A subnet is a logical organization of network address ranges used to separate hosts and network devices from each other to serve a design purpose. In many cases subnets are created to mirror physical or geographical separations, such as you find between cities, buildings, floors or rooms. Most modern subnet definitions are created specifically with a concern of how many hosts will need to exist on the subnet now and in the future, what security controls are needed between networks, and the performance required for communications between hosts.
Legacy Subnets
Legacy subnets were not flexible, as they had predefined limitations on their size and numbers. These were called "classful" networks, because each network could be easily identified and placed into a specific class. Below is a table containing the original classful definitions for IP addresses.

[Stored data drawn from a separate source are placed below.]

### config.mk
export PLATFORM = sky130hd
export DESIGN_NAME = hr_nlane_ser
export DESIGN_NICKNAME = d
export VERILOG_FILES = /design/src/rtl/hr_nlane_ser.sv
export SDC_FILE = /design/constraint.sdc
export NUM_CORES = 1
export LEC_CHECK = 0
export CAP_MARGIN = 20
export CORE_MARGIN = 2
export CORE_UTILIZATION = 55
export CTS_CLUSTER_DIAMETER = 40
export DETAILED_ROUTE_END_ITERATION = 16
export HOLD_SLACK_MARGIN = 0.02
export PLACE_DENSITY = 0.82
export SETUP_SLACK_MARGIN = 0.1
export SYNTH_ARGS = -nofsm -noshare
export SYNTH_HDL_FRONTEND = slang
export SYNTH_SLANG_ARGS = --single-unit
### constraint.sdc
create_clock -name clk_hr -period 5.53 [get_ports clk_hr]
set_input_delay 0.553 -clock clk_hr [delete_from_list [all_inputs] [get_ports clk_hr]]
set_output_delay 0.553 -clock clk_hr [all_outputs]
set_load 0.01 [all_outputs]
### src/rtl/hr_nlane_ser.sv
// hr_nlane_ser: N-lane parallel-to-serial converter with one-word hold buffer, word clock and underflow tracking.
// Optional SER_PRBS_IDLE_EN: idle words carry PRBS7 bits instead of zeros.
module hr_nlane_ser #(
   parameter int LANES     = 4,
   parameter int RATIO     = 4,
   parameter int LSB_FIRST = 1
) (
   input  logic                   clk_hr,
   input  logic                   rst_n,
   input  logic                   en,
   input  logic [LANES*RATIO-1:0] din,
   input  logic                   din_valid,
   output logic                   din_ready,
   input  logic                   underflow_clr,
   output logic [LANES-1:0]       dout,
   output logic                   clk_word,
   output logic                   underflow,
   output logic [15:0]            words_sent
);
   localparam int CW = $clog2(RATIO);
   localparam int W  = LANES*RATIO;
   typedef enum logic {OFF, RUN} state_t;
   state_t           r_state, w_state_nxt;
   logic [CW-1:0]    r_cnt, w_cnt_nxt;
   logic [W-1:0]     r_hold, r_sh, w_sh_nxt, w_word, w_src, w_idle;
   logic [LANES-1:0] r_dout, w_dout_nxt;
   logic [15:0]      r_ws;
   logic             r_full, r_clk_word, r_uf;
   logic             w_run, w_load, w_wr, w_bypass, w_uf_set;
   // Next state follows en; a running cycle is a load cycle when the bit counter wraps.
   always_comb begin
      w_run       = (r_state == RUN) && en;
      w_load      = w_run && (r_cnt == CW'(RATIO-1));
      w_state_nxt = en ? RUN : OFF;
      w_cnt_nxt   = !w_run ? CW'(RATIO-1) : (w_load ? '0 : r_cnt + CW'(1));
   end
   assign din_ready = !r_full || w_load;
   assign w_wr      = din_valid && din_ready;
   assign w_bypass  = w_load && !r_full && w_wr;
   assign w_uf_set  = w_load && !r_full && !w_wr;
   assign w_word    = r_full ? r_hold : (w_wr ? din : w_idle);
   assign w_src     = w_load ? w_word : r_sh;
`ifdef SER_PRBS_IDLE_EN
   logic [6:0]       r_lfsr, w_lfsr_nxt;
   logic [RATIO-1:0] w_pat;
   // Run the PRBS7 RATIO steps ahead, placing bits so the line carries them in generation order.
   always_comb begin
      w_lfsr_nxt = r_lfsr;
      w_pat      = '0;
      for (int i = 0; i < RATIO; i++) begin
         w_pat[LSB_FIRST ? i : RATIO-1-i] = w_lfsr_nxt[6] ^ w_lfsr_nxt[5];
         w_lfsr_nxt = {w_lfsr_nxt[5:0], w_lfsr_nxt[6] ^ w_lfsr_nxt[5]};
      end
   end
   // LFSR advances only when an idle word is actually loaded.
   always_ff @(posedge clk_hr or negedge rst_n) begin
      if (!rst_n)        r_lfsr <= 7'h7F;
      else if (w_uf_set) r_lfsr <= w_lfsr_nxt;
   end
   assign w_idle = {LANES{w_pat}};
`else
   assign w_idle = '0;
`endif
   // Per lane: emit the leading bit of the source word and shift the remainder towards it.
   always_comb begin
      w_dout_nxt = '0;
      w_sh_nxt   = '0;
      for (int k = 0; k < LANES; k++) begin
         w_dout_nxt[k]              = w_src[k*RATIO + (LSB_FIRST ? 0 : RATIO-1)];
         w_sh_nxt[k*RATIO +: RATIO] = LSB_FIRST ? (w_src[k*RATIO +: RATIO] >> 1) : (w_src[k*RATIO +: RATIO] << 1);
      end
   end
   // State register and bit counter.
   always_ff @(posedge clk_hr or negedge rst_n) begin
      if (!rst_n) begin
         r_state <= OFF;
         r_cnt   <= CW'(RATIO-1);
      end else begin
         r_state <= w_state_nxt;
         r_cnt   <= w_cnt_nxt;
      end
   end
   // Hold buffer, shifters, registered outputs and status; leaving RUN clears the line but keeps hold.
   always_ff @(posedge clk_hr or negedge rst_n) begin
      if (!rst_n) begin
         r_hold     <= '0;
         r_full     <= 1'b0;
         r_sh       <= '0;
         r_dout     <= '0;
         r_clk_word <= 1'b0;
         r_uf       <= 1'b0;
         r_ws       <= '0;
      end else begin
         if (w_wr && !w_bypass) r_hold <= din;
         r_full     <= w_load ? (r_full && w_wr) : (r_full || w_wr);
         r_sh       <= w_run ? w_sh_nxt : '0;
         r_dout     <= w_run ? w_dout_nxt : '0;
         r_clk_word <= !w_cnt_nxt[CW-1];
         r_uf       <= w_uf_set || (r_uf && !underflow_clr);
         if (w_load && !w_uf_set) r_ws <= r_ws + 16'd1;
      end
   end
   assign dout       = r_dout;
   assign clk_word   = r_clk_word;
   assign underflow  = r_uf;
   assign words_sent = r_ws;
endmodule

| IP Address Range | CIDR Equivalent | Purpose | RFC | Class | Total # of Addresses |
|---|---|---|---|---|---|
| 0.0.0.0 - 0.255.255.255 | 0.0.0.0/8 | Zero Addresses | 1700 | A | 16,777,216 |
| 10.0.0.0 - 10.255.255.255 | 10.0.0.0/8 | Private IP addresses | 1918 | A | 16,777,216 |
| 127.0.0.0 - 127.255.255.255 | 127.0.0.0/8 | Localhost Loopback Address | 1700 | A | 16,777,216 |
| 169.254.0.0 - 169.254.255.255 | 169.254.0.0/16 | Zeroconf / APIPA | 3330 | B | 65,536 |
| 172.16.0.0 - 172.31.255.255 | 172.16.0.0/12 | Private IP addresses | 1918 | B | 1,048,576 |
| 192.0.2.0 - 192.0.2.255 | 192.0.2.0/24 | Documentation and Examples | 3330 | C | 256 |
| 192.88.99.0 - 192.88.99.255 | 192.88.99.0/24 | IPv6 to IPv4 relay Anycast | 3068 | C | 256 |
| 192.168.0.0 - 192.168.255.255 | 192.168.0.0/16 | Private IP addresses | 1918 | C | 65,536 |
| 198.18.0.0 - 198.19.255.255 | 198.18.0.0/15 | Network Device Benchmark | 2544 | C | 131,072 |
| 224.0.0.0 - 239.255.255.255 | 224.0.0.0/4 | Multicast | 3171 | D | 268,435,456 |
| 240.0.0.0 - 255.255.255.255 | 240.0.0.0/4 | Reserved | 1700 | E | 268,435,456 |
Classless IP Addresses
With the advent of CIDR, or Classless Inter-Domain Routing, the classful definitions of subnet divisions was lifted. Any network address could be defined just as you could define any of the classful subnets of the past, all that is required is enough contiguous address space to cover all the ip addresses needed. Classless addresses also assisted in reducing the overall size of the global routing tables on network devices.